Nulla di tutto ciò in questo ottobre 2025, a causa di una configurazione barica anomala di tipo meridiano, che ha visto una persistente azione di alte pressioni sui settori occidentali europei, alte pressioni con spiccate attitudini ad estensione fino alle alte latitudini oceaniche-continentali e, dunque, disposte in modo da veicolare correnti decisamente più fredde, per il periodo, verso le medie e basse latitudini, anche nostre mediterranee.
La conseguenza di questo tipo barico prevalente è stato un andamento termico sostanzialmente sotto media un po’ su buona parte d’Italia, salvo valori in media su Sardegna e su diverse aree del Nord, specie alpine, prealpine, su Piemonte e su alto Tirreno, ma, su queste aree, per un maggiore tepore intervenuto negli ultimi 6/7 giorni, tempore di matrice atlantica, non schiettamente subtropicale, quindi non particolarmente incisivo.
Dagli ultimissimi dati, però, benché gran parte del mese evolverebbe all’insegna di correnti mediamente fresche, emerge l’ipotesi di una possibile breve onda calda di matrice nordafricana nel corso della terza decade e, con buona probabilità, in coincidenza con l’ultimo weekend di ottobre.
L’onda calda sarebbe associata ad un affondo del fronte perturbato sub-polare verso il Golfo di Biscaglia e la Francia, con contemporanea attivazione, lungo l’ascendente depressionario, di un flusso caldo nord-africano all’indirizzo del Mediterraneo centrale.
Lo scenario barico medio, atteso sul finire della prossima settimana, è quello più o meno evidenziato nell’immagine in anteprima, dunque con possibile anticiclone disposto lungo i paralleli centro-meridionali mediterranei e contributo caldo nordafricano verso l‘Italia.

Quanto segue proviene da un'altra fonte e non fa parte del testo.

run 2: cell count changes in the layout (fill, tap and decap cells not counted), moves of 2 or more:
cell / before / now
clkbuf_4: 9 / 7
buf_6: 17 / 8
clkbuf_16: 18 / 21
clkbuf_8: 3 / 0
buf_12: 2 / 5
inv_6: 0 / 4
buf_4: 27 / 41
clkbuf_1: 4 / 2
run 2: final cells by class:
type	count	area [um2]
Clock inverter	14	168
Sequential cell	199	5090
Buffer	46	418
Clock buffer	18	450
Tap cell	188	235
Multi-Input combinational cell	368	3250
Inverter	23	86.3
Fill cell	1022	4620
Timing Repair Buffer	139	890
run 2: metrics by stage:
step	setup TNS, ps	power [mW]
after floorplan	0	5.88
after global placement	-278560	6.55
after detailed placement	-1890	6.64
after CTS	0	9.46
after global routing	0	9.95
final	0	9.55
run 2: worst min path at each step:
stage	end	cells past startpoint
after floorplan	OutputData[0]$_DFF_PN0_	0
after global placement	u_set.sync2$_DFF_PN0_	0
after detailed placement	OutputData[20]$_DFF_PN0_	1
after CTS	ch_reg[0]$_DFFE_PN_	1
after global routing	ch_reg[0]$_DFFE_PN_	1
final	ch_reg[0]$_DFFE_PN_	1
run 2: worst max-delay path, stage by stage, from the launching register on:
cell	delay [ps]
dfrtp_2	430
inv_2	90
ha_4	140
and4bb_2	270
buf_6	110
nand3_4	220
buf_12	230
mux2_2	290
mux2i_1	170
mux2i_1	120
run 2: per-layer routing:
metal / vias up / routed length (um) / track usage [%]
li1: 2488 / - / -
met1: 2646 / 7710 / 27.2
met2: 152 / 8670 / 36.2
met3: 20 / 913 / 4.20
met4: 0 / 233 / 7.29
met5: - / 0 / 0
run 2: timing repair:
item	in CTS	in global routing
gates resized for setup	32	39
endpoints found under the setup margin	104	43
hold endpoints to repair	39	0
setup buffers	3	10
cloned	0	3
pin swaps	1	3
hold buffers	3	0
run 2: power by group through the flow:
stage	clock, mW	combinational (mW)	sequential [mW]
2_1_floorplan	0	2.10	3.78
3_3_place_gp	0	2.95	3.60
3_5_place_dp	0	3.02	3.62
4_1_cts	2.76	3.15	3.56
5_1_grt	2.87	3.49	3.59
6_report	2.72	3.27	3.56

Si tratterebbe comunque di un flusso zonale che risulterebbe piuttosto umido al Nord e su parte delle regioni tirreniche centrali, quindi con tempo instabile o a tratti perturbato su queste aree;
l’aria più asciutta, però, agganciata lungo l’ascendente depressionario e proveniente dall’entroterra algerino-tunisino, comporterebbe un tempo più asciutto soprattutto al Sud, sul medio basso Adriatico e sulle isole maggiori, naturalmente con temperature che lieviterebbero in maniera apprezzabile su questi settori.
Dal 24 al 26-27 ottobre, questi settori centro-meridionali potrebbero vedere un tempo decisamente più caldo, con temperature massime mediamente attese tra 23 e 26 /27°, fino a punte di 29/30°, occasionalmente 31°, sui settori pianeggianti del medio basso Adriatico e localmente insulari.
Delle aree meridionali, magari la Campania potrebbe vedere un aumento più contenuto, per via di cieli a tratti più nuvolosi e anche per qualche rovescio irregolare, soprattutto sui settori occidentali.
L’aria più calda occidentale o meridionale si farebbe sentire anche al Nord e sul medio e alto Tirreno, qui, tuttavia, in misura minore, poiché il flusso umido da Ovest, porterebbe nubi e piogge decisamente più diffuse, quindi con riscaldamento contenuto per via dei fenomeni.
Va precisato che l’onda calda attesa, senz’altro anche apprezzabile, potrebbe non avere un granché di longevità poiché, a seguire, il flusso instabile nord-atlantico tenderebbe a “meridianizzarsi” sul finire del mese, con l’entrata, dunque, di correnti più fresche e più instabili nord-occidentali su buona parte d’Italia, anche verso il Centro Sud e con ennesimo e generale calo termico. Su elaborazione dati del Centro Europeo per le Previsioni Meteorologiche a Medio-Lungo Raggio (ECMWF).